Did you mistakenly tie your 120 to the load side of the GFCI? I know I've done that before.
:blink:


----------



## jarhead0531 (Jun 1, 2010)

Every time I see a H-N reverse on a plug in tester it usually mean an open neutral someplace. What did I win??


----------



## wildleg (Apr 12, 2009)

a wire had come off in a jbox and the pipe was energized, but the pipework wasn't connected properly and they used it for a ground so it didn't trip the breaker ?


----------



## Wireman191 (Aug 28, 2011)

If the panel was not properly bonded/grounded could that cause it?


----------



## jmsmith (Sep 10, 2011)

jmsmith said:


> Did you mistakenly tie your 120 to the load side of the GFCI? I know I've done that before.
> :blink:


BTW, in my haste, I have been known to not tag my feed when using the same color wire in conduit, resulting in having to disconnect BOTH blacks in order to verify my hot. Just a brain fart, I guess!
:laughing:


----------



## Meadow (Jan 14, 2011)

No neutral to ground bond at trany or disconnect? Energized ground?


----------



## Chris1971 (Dec 27, 2010)

So, what was the final outcome?


----------



## 480sparky (Sep 20, 2007)

wildleg said:


> a wire had come off in a jbox and the pipe was energized, but the pipework wasn't connected properly and they used it for a ground so it didn't trip the breaker ?


----------



## Big John (May 23, 2010)

Nice. I'm afraid to ask how you found the energized pipe.









-John


----------



## 480sparky (Sep 20, 2007)

Big John said:


> Nice. I'm afraid to ask how you found the energized pipe.
> 
> 
> 
> ...


NC tester.


----------



## RIVETER (Sep 26, 2009)

480sparky said:


>


How did you not have a good conduit system? Did you admit that to anyone?


----------



## 480sparky (Sep 20, 2007)

RIVETER said:


> How did you not have a good conduit system? Did you admit that to anyone?

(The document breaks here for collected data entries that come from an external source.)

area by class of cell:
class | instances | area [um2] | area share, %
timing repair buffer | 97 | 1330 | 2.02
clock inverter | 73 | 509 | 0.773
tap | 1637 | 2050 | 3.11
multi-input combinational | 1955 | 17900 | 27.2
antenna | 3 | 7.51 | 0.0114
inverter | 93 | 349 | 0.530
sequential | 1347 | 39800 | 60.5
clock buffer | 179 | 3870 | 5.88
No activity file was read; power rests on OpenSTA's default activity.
<file path="config.mk">
export PLATFORM = sky130hd
export DESIGN_NAME = unsigned_radix_to_ascii_core
export DESIGN_NICKNAME = d
export VERILOG_FILES = /design/src/hdl/ura_pkg.sv /design/src/hdl/unsigned_radix_to_ascii_core.sv /design/src/hdl/ura_ram.sv /design/src/hdl/ura_divider.sv
export SDC_FILE = /design/constraint.sdc
export NUM_CORES = 1
export LEC_CHECK = 0
export ABC_AREA = 1
export BUFFER_PORTS_ARGS = -buffer_cell sky130_fd_sc_hd__buf_4
export CORE_AREA = 2 2 214 216
export DETAILED_ROUTE_END_ITERATION = 6
export DIE_AREA = 0 0 216 218
export GPL_TIMING_DRIVEN = 1
export PLACE_DENSITY = 0.76
export SETUP_SLACK_MARGIN = 0.15
export SYNTH_ARGS = -nofsm -noshare
export SYNTH_HDL_FRONTEND = slang
export SYNTH_SLANG_ARGS = --single-unit
</file>
<file path="constraint.sdc">
create_clock -name clk -period 12.6 [get_ports clk]
set_input_delay 2.52 -clock clk [delete_from_list [all_inputs] [get_ports clk]]
set_output_delay 2.52 -clock clk [all_outputs]
set_load 0.1 [all_outputs]
</file>
<file path="config.mk">
export PLATFORM = sky130hd
export DESIGN_NAME = lcd_rectangle_fill_stream
export DESIGN_NICKNAME = d
export VERILOG_FILES = /design/src/rtl/lrfs_pkg.sv /design/src/rtl/lrfs_queue.sv /design/src/rtl/lrfs_front.sv /design/src/rtl/lrfs_back.sv /design/src/rtl/lcd_rectangle_fill_stream.sv
export SDC_FILE = /design/constraint.sdc
export NUM_CORES = 1
export LEC_CHECK = 0
export BUFFER_PORTS_ARGS = -buffer_cell sky130_fd_sc_hd__buf_4
export CORE_ASPECT_RATIO = 1.75
export CORE_MARGIN = 3
export CORE_UTILIZATION = 70
export CTS_BUF_LIST = sky130_fd_sc_hd__clkbuf_8
export CTS_CLUSTER_SIZE = 10
export DETAILED_ROUTE_END_ITERATION = 6
export GPL_TIMING_DRIVEN = 0
export PLACE_DENSITY = 0.89
export SLEW_MARGIN = 10
export SYNTH_ARGS = -nofsm -noshare
export SYNTH_HDL_FRONTEND = slang
export SYNTH_SLANG_ARGS = --single-unit
</file>
<file path="constraint.sdc">
create_clock -name clk -period 12.39 [get_ports clk]
set_input_delay 0.6195 -clock clk [delete_from_list [all_inputs] [get_ports clk]]
set_output_delay 0.6195 -clock clk [all_outputs]
set_load 0.01 [all_outputs]
</file>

I used some of the existing piping.


----------



## RIVETER (Sep 26, 2009)

480sparky said:


> I used some of the existing piping.


Since the conduit will carry the vast majority of a fault current in a properly grounded/bonded system, maybe a resistance check could be performed from the source of the power to the point at which you are tieing in.


----------



## LARMGUY (Aug 22, 2010)

480sparky said:


> I used some of the existing piping.


 
That's what I would have said too. :whistling2:


----------



## jmsmith (Sep 10, 2011)

480sparky said:


> I used some of the existing piping.


Thanks for the lesson-I learned NOT TO ASSUME anything, such as the pipe being run from scratch, or only mentioning wire/terminal combos. Lesson learned!
:thumbsup:
-Jim


----------



## BuzzKill (Oct 27, 2008)

RIVETER said:


> Since the conduit will carry the vast majority of a fault current in a properly grounded/bonded system, maybe a resistance check could be performed from the source of the power to the point at which you are tieing in.


you and you're damn grounding/bonding sh*t: have you not figured it out by now? lol :laughing:


----------



## BuzzKill (Oct 27, 2008)

wildleg said:


> a wire had come off in a jbox and the pipe was energized, but the pipework wasn't connected properly and they used it for a ground so it didn't trip the breaker ?


dammit! this sounded quite plausible when I read it this afternoon.


----------



## frenchelectrican (Mar 15, 2007)

BuzzKill said:


> dammit! this sounded quite plausible when I read it this afternoon.


I have fair share with the same situation from time to time when the conduit is not really " bonded " and show a floating power like what Ken did went thru and some of exsting fittings { coupling or connectors } some case not really bonded correct especailly with exsting installments that sometime you have to take it with grain of salt to verify it.

Merci,
Marc


----------



## BuzzKill (Oct 27, 2008)

frenchelectrican said:


> I have fair share with the same situation from time to time when the conduit is not really " bonded " and show a floating power like what Ken did went thru and some of exsting fittings { coupling or connectors } some case not really bonded correct especailly with exsting installments that sometime you have to take it with grain of salt to verify it.
> 
> Merci,
> Marc


Man, whenever I get to Paris, we gotta go drankin!


----------



## frenchelectrican (Mar 15, 2007)

BuzzKill said:


> Man, whenever I get to Paris, we gotta go drankin!


Sure Buzzkill I will be glad to take that offer.

Merci,
Marc


----------



## RGH (Sep 12, 2011)

Had one like that last summer wtf 2hrs chasing a short....put new 4way new recp's fire her up and bang .Opened it up 2x The h/o told me the sw to garage was not working. My stuff fine damn switch still shorten...I get continuity bx to hot ....scatchin my head...when did ya get the new roof and gutters? About the time the switch stopped working 12" spike right thru bx . 2hrs looking thru 3 2gangs/the 4 way and receps


----------



## BuzzKill (Oct 27, 2008)

480sparky said:


> I used some of the existing piping.


yep! that was the teaser hint.


----------